(PROVIDED RECORDS)
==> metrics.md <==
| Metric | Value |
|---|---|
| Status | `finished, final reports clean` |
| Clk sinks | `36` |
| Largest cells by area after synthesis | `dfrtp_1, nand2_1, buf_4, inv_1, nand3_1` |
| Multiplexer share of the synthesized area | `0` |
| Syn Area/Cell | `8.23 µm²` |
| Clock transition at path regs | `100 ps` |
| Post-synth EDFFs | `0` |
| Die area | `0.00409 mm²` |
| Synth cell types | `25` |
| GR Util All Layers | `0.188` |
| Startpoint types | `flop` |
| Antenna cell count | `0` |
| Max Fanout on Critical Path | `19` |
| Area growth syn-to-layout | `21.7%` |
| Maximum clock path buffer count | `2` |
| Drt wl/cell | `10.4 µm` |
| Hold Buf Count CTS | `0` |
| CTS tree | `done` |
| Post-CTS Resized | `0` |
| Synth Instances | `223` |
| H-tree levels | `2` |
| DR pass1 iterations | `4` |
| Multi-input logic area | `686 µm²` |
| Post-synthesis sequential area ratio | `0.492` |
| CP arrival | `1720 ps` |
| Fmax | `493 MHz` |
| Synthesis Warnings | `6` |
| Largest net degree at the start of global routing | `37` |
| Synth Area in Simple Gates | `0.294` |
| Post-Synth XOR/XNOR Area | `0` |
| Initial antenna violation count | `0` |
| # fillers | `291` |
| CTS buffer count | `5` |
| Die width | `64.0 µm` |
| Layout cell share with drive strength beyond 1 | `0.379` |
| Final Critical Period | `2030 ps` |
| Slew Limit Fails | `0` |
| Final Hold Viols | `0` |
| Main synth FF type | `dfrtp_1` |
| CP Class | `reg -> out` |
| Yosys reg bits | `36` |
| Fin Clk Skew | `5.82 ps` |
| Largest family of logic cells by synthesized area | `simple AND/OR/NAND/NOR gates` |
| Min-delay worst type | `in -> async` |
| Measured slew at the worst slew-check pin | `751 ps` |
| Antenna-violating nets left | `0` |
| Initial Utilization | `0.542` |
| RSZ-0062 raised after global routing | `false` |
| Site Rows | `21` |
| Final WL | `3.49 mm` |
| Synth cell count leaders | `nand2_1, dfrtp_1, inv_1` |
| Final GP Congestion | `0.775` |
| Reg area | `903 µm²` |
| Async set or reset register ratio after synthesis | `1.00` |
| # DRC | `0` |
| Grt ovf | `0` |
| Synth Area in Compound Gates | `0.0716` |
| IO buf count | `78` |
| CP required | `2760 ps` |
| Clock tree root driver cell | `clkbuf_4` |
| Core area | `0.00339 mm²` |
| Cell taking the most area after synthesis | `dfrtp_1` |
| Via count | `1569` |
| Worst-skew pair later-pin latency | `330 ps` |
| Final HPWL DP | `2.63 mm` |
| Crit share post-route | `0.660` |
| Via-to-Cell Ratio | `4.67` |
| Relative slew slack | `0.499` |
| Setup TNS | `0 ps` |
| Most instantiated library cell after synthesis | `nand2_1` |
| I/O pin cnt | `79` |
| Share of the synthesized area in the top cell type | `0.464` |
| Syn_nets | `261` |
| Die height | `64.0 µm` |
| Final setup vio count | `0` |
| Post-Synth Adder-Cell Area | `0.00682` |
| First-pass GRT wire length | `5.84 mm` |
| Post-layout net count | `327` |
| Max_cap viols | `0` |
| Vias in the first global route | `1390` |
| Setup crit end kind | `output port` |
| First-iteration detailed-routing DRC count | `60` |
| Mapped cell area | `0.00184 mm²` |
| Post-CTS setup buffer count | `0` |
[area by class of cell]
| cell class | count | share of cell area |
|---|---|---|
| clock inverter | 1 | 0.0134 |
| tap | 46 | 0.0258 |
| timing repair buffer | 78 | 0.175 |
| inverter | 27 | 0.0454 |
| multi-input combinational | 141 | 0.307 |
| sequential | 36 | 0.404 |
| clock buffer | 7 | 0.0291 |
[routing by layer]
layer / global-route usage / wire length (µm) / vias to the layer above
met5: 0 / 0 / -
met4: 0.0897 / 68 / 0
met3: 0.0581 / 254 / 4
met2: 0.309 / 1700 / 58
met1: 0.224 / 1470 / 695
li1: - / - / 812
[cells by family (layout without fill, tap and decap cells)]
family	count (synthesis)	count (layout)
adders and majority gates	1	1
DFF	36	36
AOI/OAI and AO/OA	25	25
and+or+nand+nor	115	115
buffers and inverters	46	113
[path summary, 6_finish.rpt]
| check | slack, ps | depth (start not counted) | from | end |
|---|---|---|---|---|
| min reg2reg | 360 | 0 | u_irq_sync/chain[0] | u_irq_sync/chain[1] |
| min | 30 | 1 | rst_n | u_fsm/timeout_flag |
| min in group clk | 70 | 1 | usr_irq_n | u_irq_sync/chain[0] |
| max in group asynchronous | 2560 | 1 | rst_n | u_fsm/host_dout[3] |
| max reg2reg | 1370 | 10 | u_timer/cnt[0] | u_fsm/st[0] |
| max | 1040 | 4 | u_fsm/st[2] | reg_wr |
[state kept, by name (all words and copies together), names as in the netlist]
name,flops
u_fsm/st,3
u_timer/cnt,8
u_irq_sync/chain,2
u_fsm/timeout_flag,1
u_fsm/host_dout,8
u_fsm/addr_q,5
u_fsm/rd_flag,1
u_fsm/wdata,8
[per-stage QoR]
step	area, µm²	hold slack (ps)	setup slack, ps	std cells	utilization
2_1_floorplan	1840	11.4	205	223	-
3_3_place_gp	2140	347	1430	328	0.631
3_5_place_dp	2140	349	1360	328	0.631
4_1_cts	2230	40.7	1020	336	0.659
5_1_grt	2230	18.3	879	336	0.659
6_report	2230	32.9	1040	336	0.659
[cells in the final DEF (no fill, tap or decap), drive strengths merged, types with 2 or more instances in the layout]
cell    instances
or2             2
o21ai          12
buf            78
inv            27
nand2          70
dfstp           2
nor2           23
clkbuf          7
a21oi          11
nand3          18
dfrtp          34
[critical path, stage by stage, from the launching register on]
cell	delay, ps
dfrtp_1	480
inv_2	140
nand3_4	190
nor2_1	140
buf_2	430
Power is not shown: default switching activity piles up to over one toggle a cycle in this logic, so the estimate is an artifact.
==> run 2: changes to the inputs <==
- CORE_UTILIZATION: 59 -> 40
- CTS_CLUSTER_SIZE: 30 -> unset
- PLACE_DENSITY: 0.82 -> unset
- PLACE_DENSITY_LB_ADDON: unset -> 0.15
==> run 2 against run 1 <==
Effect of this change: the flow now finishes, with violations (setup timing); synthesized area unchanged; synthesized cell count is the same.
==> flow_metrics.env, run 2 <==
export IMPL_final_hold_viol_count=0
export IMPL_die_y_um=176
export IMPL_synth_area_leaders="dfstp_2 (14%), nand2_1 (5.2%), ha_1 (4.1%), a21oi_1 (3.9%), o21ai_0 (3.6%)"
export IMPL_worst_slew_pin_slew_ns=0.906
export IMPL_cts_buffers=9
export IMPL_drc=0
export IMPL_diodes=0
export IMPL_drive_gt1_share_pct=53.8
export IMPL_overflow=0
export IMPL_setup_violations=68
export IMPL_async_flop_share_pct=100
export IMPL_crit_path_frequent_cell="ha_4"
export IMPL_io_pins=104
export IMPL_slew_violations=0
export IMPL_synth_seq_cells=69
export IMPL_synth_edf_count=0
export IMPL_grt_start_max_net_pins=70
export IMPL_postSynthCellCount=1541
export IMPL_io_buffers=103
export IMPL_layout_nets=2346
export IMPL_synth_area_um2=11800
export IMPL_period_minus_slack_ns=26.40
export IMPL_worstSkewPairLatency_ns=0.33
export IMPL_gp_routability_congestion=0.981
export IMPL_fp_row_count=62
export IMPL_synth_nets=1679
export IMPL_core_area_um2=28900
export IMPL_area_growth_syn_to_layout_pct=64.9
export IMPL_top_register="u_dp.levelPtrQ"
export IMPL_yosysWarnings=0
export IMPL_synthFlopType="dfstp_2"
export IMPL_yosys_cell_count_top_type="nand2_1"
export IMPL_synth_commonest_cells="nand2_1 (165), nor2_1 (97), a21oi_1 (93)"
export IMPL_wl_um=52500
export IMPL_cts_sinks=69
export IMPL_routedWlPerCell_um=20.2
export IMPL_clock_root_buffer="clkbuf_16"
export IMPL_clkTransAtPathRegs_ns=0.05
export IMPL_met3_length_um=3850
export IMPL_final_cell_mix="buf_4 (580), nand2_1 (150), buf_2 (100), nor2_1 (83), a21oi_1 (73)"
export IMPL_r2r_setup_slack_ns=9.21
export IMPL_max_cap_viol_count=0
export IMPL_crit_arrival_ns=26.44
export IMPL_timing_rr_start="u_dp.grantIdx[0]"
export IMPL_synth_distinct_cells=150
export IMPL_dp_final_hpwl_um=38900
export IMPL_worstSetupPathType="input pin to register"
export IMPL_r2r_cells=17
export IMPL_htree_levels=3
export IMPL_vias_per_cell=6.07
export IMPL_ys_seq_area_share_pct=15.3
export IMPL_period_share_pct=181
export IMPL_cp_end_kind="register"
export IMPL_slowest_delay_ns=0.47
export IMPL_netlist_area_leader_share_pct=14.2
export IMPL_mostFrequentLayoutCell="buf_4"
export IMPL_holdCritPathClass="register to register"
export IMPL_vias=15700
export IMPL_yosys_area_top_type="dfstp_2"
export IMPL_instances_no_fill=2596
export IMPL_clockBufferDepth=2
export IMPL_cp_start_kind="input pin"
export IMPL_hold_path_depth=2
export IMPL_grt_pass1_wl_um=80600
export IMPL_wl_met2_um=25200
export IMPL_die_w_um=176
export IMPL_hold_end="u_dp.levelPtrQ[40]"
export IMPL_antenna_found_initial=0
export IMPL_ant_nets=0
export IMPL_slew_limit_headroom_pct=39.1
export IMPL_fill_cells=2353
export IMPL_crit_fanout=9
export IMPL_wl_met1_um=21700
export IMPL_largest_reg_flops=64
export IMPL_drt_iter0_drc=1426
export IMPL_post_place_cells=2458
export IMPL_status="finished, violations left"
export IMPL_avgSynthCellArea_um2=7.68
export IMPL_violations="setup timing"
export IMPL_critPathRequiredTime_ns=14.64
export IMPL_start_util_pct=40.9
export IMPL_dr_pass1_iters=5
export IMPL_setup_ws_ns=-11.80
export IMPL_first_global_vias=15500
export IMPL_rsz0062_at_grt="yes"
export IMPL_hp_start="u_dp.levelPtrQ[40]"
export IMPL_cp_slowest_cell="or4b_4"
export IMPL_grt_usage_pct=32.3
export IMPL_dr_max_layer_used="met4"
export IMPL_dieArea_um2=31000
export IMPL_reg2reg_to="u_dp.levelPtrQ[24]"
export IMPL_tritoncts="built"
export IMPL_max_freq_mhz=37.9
[src/rtl/tgs_pkg.sv]
package tgs_pkg;
  localparam int UI_W = 3;

  typedef enum logic [1:0] {
    WID_2   = 2'b00,
    WID_4   = 2'b01,
    WID_8   = 2'b10,
    WID_RSV = 2'b11
  } width_e;

  function automatic logic [UI_W-1:0] ui_last(width_e w);
    case (w)
      WID_2:   return UI_W'(1);
      WID_4:   return UI_W'(3);
      default: return UI_W'(7);
    endcase
  endfunction
endpackage

[src/rtl/tgs_ui_counter.sv]
module tgs_ui_counter
  import tgs_pkg::*;
#(
  parameter int WREN_W = 4
) (
  input  logic              clk_i,
  input  logic              rst_ni,
  input  width_e            width_i,
  input  logic [WREN_W-1:0] wren_i,
  output logic [UI_W-1:0]   ui_o,
  output logic [WREN_W-1:0] word_o,
  output logic              frame_o
);
  logic [UI_W-1:0]   ui_q;
  logic [WREN_W-1:0] word_q;
  logic              wrap;

  // >= so a width shrink mid-frame wraps at once
  assign wrap = (ui_q >= ui_last(width_i));

  always_ff @(posedge clk_i or negedge rst_ni) begin
    if (!rst_ni) begin
      ui_q   <= '0;
      word_q <= '0;
    end else if (wrap) begin
      ui_q   <= '0;
      word_q <= wren_i;
    end else begin
      ui_q   <= ui_q + UI_W'(1);
    end
  end

  assign ui_o    = ui_q;
  assign word_o  = word_q;
  assign frame_o = (ui_q == '0);
endmodule

[src/rtl/tgs_bit_map.sv]
module tgs_bit_map
  import tgs_pkg::*;
#(
  parameter int WREN_W = 4,
  localparam int IDX_W = $clog2(WREN_W)
) (
  input  logic [WREN_W-1:0] word_i,
  input  logic [UI_W-1:0]   ui_i,
  input  width_e            width_i,
  output logic              bit_o
);
  logic [IDX_W-1:0] idx;

  always_comb begin
    case (width_i)
      WID_8:   idx = IDX_W'(ui_i >> 1);
      WID_4:   idx = IDX_W'({ui_i[1], 1'b0});
      default: idx = '0;
    endcase
  end

  assign bit_o = word_i[idx];
endmodule

[src/rtl/tgs_cfg_check.sv]
module tgs_cfg_check
  import tgs_pkg::*;
#(
  parameter int NUM_SLICES = 6
) (
  input  width_e                width_i,
  input  logic                  gate_en_i,
  input  logic [NUM_SLICES-1:0] tsel_i,
  output logic                  err_o
);
  assign err_o = (width_i == WID_RSV) ||
                 ((width_i == WID_2) && (gate_en_i || (|tsel_i)));
endmodule

[src/rtl/tgs_slice_ctrl.sv]
module tgs_slice_ctrl #(
  parameter int SLICE_IDX     = 0,
  parameter int UNGATED_SLICE = 1
) (
  input  logic ser_bit_i,
  input  logic gate_en_i,
  input  logic tsel_i,
  input  logic t_i,
  output logic gate_o,
  output logic t_o
);
  if (SLICE_IDX == UNGATED_SLICE) begin : g_fixed
    assign gate_o = 1'b1;
  end else begin : g_gated
    assign gate_o = gate_en_i ? ser_bit_i : 1'b1;
  end

  // enable source is inverted: 0 -> high impedance
  assign t_o = tsel_i ? ~ser_bit_i : t_i;
endmodule
### src/rtl/sram_ctrl_pkg.sv
package sram_ctrl_pkg;

  typedef enum logic [2:0] {
    ST_IDLE,
    ST_WSETUP,
    ST_WPULSE,
    ST_WHOLD,
    ST_READ,
    ST_TURN
  } ctl_state_t;

  // Round a nanosecond duration up to whole clock cycles, never below one.
  function automatic int ns2cyc(input int dur_ns, input int period_ns);
    int c;
    c = (dur_ns + period_ns - 1) / period_ns;
    return (c < 1) ? 1 : c;
  endfunction

  function automatic int imax(input int a, input int b);
    return (a > b) ? a : b;
  endfunction

endpackage

### src/rtl/sram_down_cnt.sv
module sram_down_cnt #(
  parameter int W = 4
) (
  input  logic         clk,
  input  logic         rst,
  input  logic         load,
  input  logic [W-1:0] load_val,
  output logic         at_zero
);

  logic [W-1:0] cnt;

  always_ff @(posedge clk) begin
    if (rst)
      cnt <= '0;
    else if (load)
      cnt <= load_val;
    else if (cnt != '0)
      cnt <= cnt - 1'b1;
  end

  assign at_zero = (cnt == '0);

  // a loaded count never grows without a new load
  p_cnt_down_r9: assert property (@(posedge clk) disable iff (rst)
    !load && $past(!load) && $past(cnt) != '0 |-> cnt == $past(cnt) - 1'b1);

endmodule

### src/rtl/sram_byte_lane.sv
module sram_byte_lane #(
  parameter int LW = 8
) (
  input  logic          clk,
  input  logic          rst,
  input  logic          open_sel,
  input  logic          sel_bit,
  input  logic          close_sel,
  input  logic          capture,
  input  logic [LW-1:0] din,
  output logic          cs_n,
  output logic [LW-1:0] rbyte
);

  always_ff @(posedge clk) begin
    if (rst) begin
      cs_n  <= 1'b1;
      rbyte <= '0;
    end else begin
      if (open_sel)
        cs_n <= ~sel_bit;
      else if (close_sel)
        cs_n <= 1'b1;
      if (capture)
        rbyte <= cs_n ? '0 : din;
    end
  end

  // a lane that was not selected returns zero
  p_lane_zero_r6: assert property (@(posedge clk) disable iff (rst)
    capture && cs_n |=> rbyte == '0);

endmodule
**config.mk**
```make
export PLATFORM = sky130hd
export DESIGN_NAME = vec_base_sel
export DESIGN_NICKNAME = d
export VERILOG_FILES = /design/src/rtl/vbs_pkg.sv /design/src/rtl/vbs_unlock.sv /design/src/rtl/vbs_base_calc.sv /design/src/rtl/vbs_irq_gate.sv /design/src/rtl/vec_base_sel.sv
export SDC_FILE = /design/constraint.sdc
export NUM_CORES = 1
export LEC_CHECK = 0
export BUFFER_PORTS_ARGS = -buffer_cell sky130_fd_sc_hd__buf_2
export CAP_MARGIN = 10
export CORE_MARGIN = 2
export CORE_UTILIZATION = 43
export DETAILED_ROUTE_END_ITERATION = 10
export HOLD_SLACK_MARGIN = 0.03
export PLACE_DENSITY = 0.77
export SLEW_MARGIN = 10
export SYNTH_ARGS = -nofsm -noshare
export SYNTH_HDL_FRONTEND = slang
export SYNTH_HIERARCHICAL = 1
export SYNTH_SLANG_ARGS = --single-unit
export TNS_END_PERCENT = 20
```
**constraint.sdc**
```tcl
create_clock -name clk -period 2.3 [get_ports clk]
set_clock_uncertainty 0.15 [all_clocks]
set_input_delay 0 -clock clk [delete_from_list [all_inputs] [get_ports clk]]
set_output_delay 0 -clock clk [all_outputs]
set_load 0.1 [all_outputs]
```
(End PROVIDED RECORDS)
§ **WHAT YOU NEED TO DO**:
When you reach the line that contains "Multiplexer share of", stop; output it and every line before it from the start of the data, exactly as written.

§ **OUTPUT BELOW**:
==> metrics.md <==
| Metric | Value |
|---|---|
| Status | `finished, final reports clean` |
| Clk sinks | `36` |
| Largest cells by area after synthesis | `dfrtp_1, nand2_1, buf_4, inv_1, nand3_1` |
| Multiplexer share of the synthesized area | `0` |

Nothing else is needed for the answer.